POR EUGENIA MARTIN
ILUSTRACIÓN LA DELMAS
“Es hermoso, pero duele, duele muchísimo…”, me dijo David con un vaso de birra en una mano y un pucho en la otra, respondiendo a mi pregunta sobre qué le había parecido el libro que le regalé para su cumpleaños. Por supuesto que esa noche me fui con La Chaco (Hojas del Sur, 2016) de Juan Solá, debajo de mi brazo y no esperé demasiado tiempo, desde que me subí al bondi, para comenzar a leer aquel libro que había traspasado las entrañas de mi querido amigo.
Un mes antes, entre los cientos de libros apilados en los estantes de una librería de Cabildo y Juramento, yo elegí ese. Lo separé de todos los demás, lo abrí y cuando leí el poema de Susy Shock en el prólogo, no me quedaron dudas: tenía que terminarlo. Ahora, que por fin logré hacerlo, una mezcla de tristeza y de alegría recorre todo mi cuerpo en una fracción de segundo y me deja temblando. Entonces solo me siento en el balcón y miro hacia el vacío, mientras transito ese momento que no me sucedía desde quién sabe cuándo.
Se podría decir que “me lo devoré”, pero también lo sufrí y lo saboreé, todo eso al mismo tiempo. Es que La Chaco es una novela agridulce, dulce por la belleza de su prosa, y agria porque, en palabras de Solá “mala suerte es tener que llevar una vida ficticia con un nombre ficticio. Mala suerte es ser la presa favorita de la cana. Mala suerte es que los presidentes no gobiernen para vos y que tu viejo no te quiera porque sos demasiado sensible. Mala suerte es que en el hospital te llamen por el nombre de tu documento para pasar a ver al médico y en el documento diga que te llamas Sergio, pero ese día vos tengas puesta una blusa llena de flores y unos jeans demasiado ajustados”.
Esta es la batalla que dan Ximena (La Chaco), Galaxia y Hiedra, protagonistas de la historia, a lo largo de todo el relato: la lucha por la reivindicación de sus identidades de género. Es esa lucha, y no la transformación de sus cuerpos, lo que se puede interpretar en este relato como la metamorfosis de un gusano en mariposa.
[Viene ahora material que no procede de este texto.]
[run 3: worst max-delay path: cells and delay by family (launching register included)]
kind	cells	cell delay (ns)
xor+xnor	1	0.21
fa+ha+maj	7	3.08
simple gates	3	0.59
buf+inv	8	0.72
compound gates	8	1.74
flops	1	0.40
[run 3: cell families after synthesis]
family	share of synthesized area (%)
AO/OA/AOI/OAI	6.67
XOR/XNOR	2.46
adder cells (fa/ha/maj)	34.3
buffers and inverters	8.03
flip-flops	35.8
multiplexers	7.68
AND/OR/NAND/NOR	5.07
Source: an optimization exercise on an open RTL-to-GDS flow (aim: small area, a short achievable clock period and few clock cycles). Production flows keep margins and buffers that such runs may drop.
The RTL was checked by simulation tests, not by an equivalence proof against the original design.
Power is estimated from default activity; no workload was simulated.

==> inputs of run A <==
==> flow/design.v <==
package coreabc_ram_pkg;
  typedef enum logic {
    ST_CLEAR = 1'b0,
    ST_READY = 1'b1
  } state_e;
  function automatic int clog2(input int v);
    int r;
    r = 0;
    while ((1 << r) < v) r = r + 1;
    clog2 = r;
  endfunction
  function automatic bit param_ok(input int dw, input int aw, input int depth);
    param_ok = (dw > 0) && (dw % 8 == 0) && (depth >= 1) && (clog2(depth) <= aw);
  endfunction
endpackage
module coreabc_ram_param_array (
  input  logic        clk,
  input  logic        clr,
  input  logic        we,
  input  logic [7:0]  waddr,
  input  logic [1:0]  wbe,
  input  logic [15:0] wd,
  input  logic [12:0] rhi,
  input  logic [15:0] rlo,
  output logic [15:0] rd
);
  localparam int DEPTH = 200;
  localparam int NGRP  = (DEPTH + 2) / 3;    
  localparam int NL1   = (NGRP + 3) / 4;     
  logic [15:0] mem [DEPTH];
  logic [15:0] wdata;
  assign wdata = clr ? 16'h0000 : wd;
  logic [12:0] whi;
  logic [15:0] wlo_l [2];
  for (genvar i = 0; i < 13; i++) begin : g_whi
    assign whi[i] = (waddr[7:4] == 4'(i));
  end
  for (genvar l = 0; l < 2; l++) begin : g_wlo
    for (genvar j = 0; j < 16; j++) begin : g_j
      assign wlo_l[l][j] = we && wbe[l] && (waddr[3:0] == 4'(j));
    end
  end
  for (genvar w = 0; w < DEPTH; w++) begin : g_word
    for (genvar l = 0; l < 2; l++) begin : g_lane
      logic en;
      assign en = clr || (whi[w / 16] && wlo_l[l][w % 16]);
      always_ff @(posedge clk)
        if (en) mem[w][8*l +: 8] <= wdata[8*l +: 8];
    end
  end
  logic [3*NGRP-1:0] rsel;
  logic [15:0]       mem_x [3*NGRP];
  for (genvar w = 0; w < 3*NGRP; w++) begin : g_rsel
    if (w < DEPTH) begin : g_in
      assign rsel[w]  = rhi[w / 16] && rlo[w % 16];
      assign mem_x[w] = mem[w];
    end else begin : g_out
      assign rsel[w]  = 1'b0;
      assign mem_x[w] = '0;
    end
  end
  for (genvar b = 0; b < 16; b++) begin : g_bit
    logic [NGRP-1:0] grp_n;
    logic [NL1-1:0]  l1, l1_q;
    for (genvar g = 0; g < NGRP; g++) begin : g_grp
      coreabc_ram_aoi3 u_aoi (
        .s  (rsel[3*g +: 3]),
        .d  ({mem_x[3*g+2][b], mem_x[3*g+1][b], mem_x[3*g][b]}),
        .y_n(grp_n[g])
      );
    end
    for (genvar i = 0; i < 16; i++) begin : g_l1
      coreabc_ram_nand4 u (.a(grp_n[4*i +: 4]), .y(l1[i]));
    end
    coreabc_ram_nand3 u_l1_16 (.a(grp_n[66:64]), .y(l1[16]));
    always_ff @(posedge clk) l1_q <= l1;
    coreabc_ram_or17 u_or (.a(l1_q), .y(rd[b]));
  end
endmodule
module coreabc_ram_aoi3 (
  input  logic [2:0] s,
  input  logic [2:0] d,
  output logic       y_n
);
  assign y_n = ~((s[0] & d[0]) | (s[1] & d[1]) | (s[2] & d[2]));
endmodule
Metamorfosis que comienza desde la más temprana y dura infancia, en distintas provincias del interior de la Argentina, atraviesa por momentos disruptivos en la adolescencia y se consolida en la adultez. Sus cuerpos oprimidos, sometidos a vejaciones, destinados a trabajar en la “zona roja” y castigados por no ser lo que nunca fueron, ni van a ser, sobreviven en una sociedad que es asesina: las pretende eliminar porque no las puede asimilar.
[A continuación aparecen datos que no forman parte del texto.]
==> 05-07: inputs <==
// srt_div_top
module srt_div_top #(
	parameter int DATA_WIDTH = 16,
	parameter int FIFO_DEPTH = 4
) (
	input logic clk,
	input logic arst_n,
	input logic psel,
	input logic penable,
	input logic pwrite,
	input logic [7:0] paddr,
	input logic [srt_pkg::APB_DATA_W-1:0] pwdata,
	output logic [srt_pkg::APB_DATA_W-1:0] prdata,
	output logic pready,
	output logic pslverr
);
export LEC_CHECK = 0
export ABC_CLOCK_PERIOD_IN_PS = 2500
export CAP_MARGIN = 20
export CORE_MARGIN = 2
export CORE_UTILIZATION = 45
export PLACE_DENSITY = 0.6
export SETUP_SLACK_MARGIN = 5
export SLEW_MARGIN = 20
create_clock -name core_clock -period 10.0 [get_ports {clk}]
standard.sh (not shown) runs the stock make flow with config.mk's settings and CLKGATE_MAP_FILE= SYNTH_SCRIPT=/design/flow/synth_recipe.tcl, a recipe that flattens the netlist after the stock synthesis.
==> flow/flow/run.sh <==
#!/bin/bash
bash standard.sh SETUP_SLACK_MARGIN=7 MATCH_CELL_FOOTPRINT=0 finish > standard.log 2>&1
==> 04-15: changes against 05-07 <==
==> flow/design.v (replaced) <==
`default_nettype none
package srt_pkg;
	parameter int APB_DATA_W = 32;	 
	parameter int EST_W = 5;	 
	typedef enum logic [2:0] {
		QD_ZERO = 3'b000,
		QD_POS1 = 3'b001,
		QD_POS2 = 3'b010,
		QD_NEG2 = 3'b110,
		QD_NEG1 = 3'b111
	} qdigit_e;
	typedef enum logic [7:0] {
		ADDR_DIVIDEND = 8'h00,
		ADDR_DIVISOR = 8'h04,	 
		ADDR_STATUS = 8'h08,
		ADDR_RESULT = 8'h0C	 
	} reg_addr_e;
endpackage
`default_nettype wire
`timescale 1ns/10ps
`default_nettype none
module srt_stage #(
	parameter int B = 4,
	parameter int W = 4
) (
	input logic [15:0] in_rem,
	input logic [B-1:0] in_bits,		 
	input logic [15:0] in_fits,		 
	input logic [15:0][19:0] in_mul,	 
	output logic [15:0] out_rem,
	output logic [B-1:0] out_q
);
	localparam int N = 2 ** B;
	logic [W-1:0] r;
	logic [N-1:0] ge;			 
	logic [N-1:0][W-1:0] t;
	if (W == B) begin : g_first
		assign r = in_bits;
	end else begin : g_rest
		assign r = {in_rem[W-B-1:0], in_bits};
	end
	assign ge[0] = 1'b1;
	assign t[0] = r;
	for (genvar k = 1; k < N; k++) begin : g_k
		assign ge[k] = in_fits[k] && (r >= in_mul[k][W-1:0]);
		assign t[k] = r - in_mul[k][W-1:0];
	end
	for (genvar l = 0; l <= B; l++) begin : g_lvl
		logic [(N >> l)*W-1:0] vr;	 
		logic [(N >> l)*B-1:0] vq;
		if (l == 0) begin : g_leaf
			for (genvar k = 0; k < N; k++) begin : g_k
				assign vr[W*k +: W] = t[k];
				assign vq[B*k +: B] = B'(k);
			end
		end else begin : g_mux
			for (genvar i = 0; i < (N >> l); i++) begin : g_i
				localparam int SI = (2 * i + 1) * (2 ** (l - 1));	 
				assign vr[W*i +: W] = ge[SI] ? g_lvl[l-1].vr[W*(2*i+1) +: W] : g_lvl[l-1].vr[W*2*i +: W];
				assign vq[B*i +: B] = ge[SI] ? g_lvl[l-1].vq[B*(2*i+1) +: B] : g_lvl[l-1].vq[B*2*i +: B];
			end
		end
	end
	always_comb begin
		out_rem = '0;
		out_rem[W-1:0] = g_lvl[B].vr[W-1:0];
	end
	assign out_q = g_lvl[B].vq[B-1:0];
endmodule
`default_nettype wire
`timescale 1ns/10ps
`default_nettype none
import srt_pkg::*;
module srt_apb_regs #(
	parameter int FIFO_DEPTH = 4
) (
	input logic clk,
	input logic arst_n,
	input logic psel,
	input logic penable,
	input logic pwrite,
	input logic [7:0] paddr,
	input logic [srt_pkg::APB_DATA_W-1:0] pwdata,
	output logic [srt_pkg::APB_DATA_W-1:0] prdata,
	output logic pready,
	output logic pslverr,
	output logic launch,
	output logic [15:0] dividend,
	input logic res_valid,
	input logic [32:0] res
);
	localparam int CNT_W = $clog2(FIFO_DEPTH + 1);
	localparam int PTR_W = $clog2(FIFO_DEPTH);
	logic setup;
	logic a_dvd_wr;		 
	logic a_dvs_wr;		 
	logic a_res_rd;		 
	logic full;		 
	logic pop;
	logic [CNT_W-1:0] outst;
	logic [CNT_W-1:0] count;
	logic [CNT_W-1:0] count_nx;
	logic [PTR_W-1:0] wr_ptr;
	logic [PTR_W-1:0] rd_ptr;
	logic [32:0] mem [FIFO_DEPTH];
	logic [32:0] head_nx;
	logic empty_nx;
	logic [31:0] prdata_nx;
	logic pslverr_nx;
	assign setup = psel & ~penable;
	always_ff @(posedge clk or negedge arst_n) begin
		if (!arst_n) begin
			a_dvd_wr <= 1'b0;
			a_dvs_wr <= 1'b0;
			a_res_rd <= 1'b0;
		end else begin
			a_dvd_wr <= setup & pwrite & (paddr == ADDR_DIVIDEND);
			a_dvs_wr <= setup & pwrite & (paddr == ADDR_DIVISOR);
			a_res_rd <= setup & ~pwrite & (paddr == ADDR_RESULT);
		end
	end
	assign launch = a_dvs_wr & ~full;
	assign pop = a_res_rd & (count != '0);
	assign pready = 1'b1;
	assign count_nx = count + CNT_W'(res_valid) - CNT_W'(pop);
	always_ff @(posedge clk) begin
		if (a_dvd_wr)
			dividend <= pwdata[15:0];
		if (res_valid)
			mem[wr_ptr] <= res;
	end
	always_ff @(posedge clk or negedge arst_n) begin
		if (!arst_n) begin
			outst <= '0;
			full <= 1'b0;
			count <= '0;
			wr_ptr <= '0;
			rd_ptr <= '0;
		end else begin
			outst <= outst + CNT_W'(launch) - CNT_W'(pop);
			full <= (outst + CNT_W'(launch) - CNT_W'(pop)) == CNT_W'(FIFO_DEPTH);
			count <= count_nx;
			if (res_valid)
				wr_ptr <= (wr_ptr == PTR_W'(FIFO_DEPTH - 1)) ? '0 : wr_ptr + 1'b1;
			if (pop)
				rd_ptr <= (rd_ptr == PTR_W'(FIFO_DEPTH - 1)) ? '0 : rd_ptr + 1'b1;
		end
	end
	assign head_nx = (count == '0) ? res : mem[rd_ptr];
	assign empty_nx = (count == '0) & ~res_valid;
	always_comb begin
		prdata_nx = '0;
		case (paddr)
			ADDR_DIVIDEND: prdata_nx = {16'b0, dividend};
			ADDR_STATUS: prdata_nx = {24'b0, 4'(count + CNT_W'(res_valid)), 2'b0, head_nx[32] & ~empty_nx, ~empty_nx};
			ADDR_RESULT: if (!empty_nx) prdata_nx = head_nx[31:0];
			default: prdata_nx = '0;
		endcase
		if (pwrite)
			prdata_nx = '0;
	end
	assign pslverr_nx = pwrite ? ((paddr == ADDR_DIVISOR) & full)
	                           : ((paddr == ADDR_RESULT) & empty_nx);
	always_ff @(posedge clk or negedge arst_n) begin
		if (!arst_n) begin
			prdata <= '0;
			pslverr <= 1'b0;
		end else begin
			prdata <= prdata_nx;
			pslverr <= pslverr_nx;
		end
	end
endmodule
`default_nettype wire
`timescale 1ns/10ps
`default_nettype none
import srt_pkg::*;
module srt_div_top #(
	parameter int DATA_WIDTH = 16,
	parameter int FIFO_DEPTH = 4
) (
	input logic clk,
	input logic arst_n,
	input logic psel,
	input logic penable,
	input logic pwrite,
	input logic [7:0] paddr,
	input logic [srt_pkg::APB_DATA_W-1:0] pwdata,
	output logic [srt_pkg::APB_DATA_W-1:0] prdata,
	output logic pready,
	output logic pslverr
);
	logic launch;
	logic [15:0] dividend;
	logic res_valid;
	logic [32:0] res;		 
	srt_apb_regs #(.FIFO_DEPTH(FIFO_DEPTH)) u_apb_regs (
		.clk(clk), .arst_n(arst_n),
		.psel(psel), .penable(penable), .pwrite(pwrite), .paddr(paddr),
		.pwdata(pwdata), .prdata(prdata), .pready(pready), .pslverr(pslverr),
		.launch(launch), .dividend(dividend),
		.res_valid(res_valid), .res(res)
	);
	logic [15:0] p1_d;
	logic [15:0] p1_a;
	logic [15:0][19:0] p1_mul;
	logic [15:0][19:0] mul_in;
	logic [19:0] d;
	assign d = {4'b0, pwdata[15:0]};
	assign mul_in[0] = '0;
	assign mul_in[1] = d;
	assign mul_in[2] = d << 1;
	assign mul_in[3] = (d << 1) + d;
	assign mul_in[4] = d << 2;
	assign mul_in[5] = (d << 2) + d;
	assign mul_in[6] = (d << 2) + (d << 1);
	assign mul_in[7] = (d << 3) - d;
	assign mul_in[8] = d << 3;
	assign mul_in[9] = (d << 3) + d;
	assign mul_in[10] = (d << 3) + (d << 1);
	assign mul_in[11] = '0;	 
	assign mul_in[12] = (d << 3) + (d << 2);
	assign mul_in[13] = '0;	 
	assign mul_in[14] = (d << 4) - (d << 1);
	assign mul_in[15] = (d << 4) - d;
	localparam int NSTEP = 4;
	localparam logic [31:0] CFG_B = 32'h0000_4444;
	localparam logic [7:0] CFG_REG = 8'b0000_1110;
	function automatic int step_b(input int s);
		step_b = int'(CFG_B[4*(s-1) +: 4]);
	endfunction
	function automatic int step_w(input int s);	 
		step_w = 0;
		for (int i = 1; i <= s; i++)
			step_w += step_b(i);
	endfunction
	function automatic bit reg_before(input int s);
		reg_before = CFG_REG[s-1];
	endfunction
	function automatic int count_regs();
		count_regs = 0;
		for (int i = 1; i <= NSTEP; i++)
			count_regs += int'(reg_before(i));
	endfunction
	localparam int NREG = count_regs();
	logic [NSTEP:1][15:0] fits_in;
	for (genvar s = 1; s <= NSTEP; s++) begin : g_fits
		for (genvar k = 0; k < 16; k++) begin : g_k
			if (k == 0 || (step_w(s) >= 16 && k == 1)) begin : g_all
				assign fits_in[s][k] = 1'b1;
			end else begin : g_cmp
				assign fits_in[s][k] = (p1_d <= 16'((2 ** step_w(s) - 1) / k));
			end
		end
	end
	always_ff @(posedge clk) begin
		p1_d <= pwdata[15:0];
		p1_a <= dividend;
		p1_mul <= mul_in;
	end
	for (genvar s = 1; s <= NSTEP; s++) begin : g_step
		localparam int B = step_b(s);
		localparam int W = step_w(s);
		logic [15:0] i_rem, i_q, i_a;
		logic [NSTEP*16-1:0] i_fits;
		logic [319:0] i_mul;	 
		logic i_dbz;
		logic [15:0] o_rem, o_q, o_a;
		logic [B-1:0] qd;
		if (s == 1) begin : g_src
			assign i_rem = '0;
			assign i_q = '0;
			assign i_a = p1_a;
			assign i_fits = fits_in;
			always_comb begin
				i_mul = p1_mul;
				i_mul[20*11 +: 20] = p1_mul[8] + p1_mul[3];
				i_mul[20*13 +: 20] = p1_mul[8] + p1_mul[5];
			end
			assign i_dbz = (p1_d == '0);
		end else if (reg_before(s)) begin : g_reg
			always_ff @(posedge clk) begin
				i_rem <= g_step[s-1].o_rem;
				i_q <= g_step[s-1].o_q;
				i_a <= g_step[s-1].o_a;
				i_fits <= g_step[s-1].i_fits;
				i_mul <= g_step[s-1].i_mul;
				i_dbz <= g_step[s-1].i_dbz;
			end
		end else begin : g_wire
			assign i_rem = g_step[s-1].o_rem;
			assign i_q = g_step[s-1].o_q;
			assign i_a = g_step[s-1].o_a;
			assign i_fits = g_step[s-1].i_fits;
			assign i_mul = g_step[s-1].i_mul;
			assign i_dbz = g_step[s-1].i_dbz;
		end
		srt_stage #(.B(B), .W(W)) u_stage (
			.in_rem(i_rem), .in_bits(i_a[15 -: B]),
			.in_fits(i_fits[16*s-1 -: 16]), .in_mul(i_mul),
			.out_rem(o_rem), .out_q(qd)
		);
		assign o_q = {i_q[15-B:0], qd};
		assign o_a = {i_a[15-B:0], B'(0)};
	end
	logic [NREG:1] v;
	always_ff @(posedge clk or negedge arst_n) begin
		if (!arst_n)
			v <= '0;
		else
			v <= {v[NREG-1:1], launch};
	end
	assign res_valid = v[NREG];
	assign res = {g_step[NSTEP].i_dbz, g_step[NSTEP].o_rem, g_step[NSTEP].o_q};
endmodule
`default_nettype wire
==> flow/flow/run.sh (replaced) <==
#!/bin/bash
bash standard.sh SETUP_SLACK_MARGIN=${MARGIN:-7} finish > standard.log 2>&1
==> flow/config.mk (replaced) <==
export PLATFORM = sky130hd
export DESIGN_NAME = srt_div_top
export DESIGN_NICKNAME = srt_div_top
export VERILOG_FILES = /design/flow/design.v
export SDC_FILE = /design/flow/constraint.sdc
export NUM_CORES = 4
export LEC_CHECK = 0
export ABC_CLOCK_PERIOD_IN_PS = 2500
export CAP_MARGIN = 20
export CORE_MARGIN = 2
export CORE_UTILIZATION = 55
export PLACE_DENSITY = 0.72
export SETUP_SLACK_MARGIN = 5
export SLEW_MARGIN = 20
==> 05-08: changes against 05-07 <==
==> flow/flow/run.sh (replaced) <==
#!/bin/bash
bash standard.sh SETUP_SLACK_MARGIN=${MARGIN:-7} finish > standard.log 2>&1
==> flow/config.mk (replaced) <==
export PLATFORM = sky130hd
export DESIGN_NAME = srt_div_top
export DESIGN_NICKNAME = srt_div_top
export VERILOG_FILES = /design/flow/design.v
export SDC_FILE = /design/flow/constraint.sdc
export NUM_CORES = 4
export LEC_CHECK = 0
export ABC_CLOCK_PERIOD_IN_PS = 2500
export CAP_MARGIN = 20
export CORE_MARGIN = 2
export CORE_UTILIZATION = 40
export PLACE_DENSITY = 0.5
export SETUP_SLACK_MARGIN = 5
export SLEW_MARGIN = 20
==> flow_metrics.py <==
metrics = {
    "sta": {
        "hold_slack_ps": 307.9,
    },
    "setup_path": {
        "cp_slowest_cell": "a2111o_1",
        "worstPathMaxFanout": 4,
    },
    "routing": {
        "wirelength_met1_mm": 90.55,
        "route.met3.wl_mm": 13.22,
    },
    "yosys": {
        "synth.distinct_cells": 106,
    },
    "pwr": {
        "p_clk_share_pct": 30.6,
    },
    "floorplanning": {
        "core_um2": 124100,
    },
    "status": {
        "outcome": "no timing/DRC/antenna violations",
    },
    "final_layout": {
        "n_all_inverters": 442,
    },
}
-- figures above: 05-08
Sin embargo, un ápice de luz se asoma sobre el final de La Chaco cuando la tragedia y el dolor, que alcanzan su punto máximo en las últimas páginas, se transforman en fuerza y unión. Probablemente para algunos Ximena, Galaxia y Hiedra nunca dejen de ser Sergio, Cristóbal y Mauro, pero ahora es distinto, algo cambió. Ellas, que vivieron creyendo que eran cuerpos equivocados, ya no se esconden. Ahora salen del capullo para hacer escuchar, de una vez y para siempre, sus voces.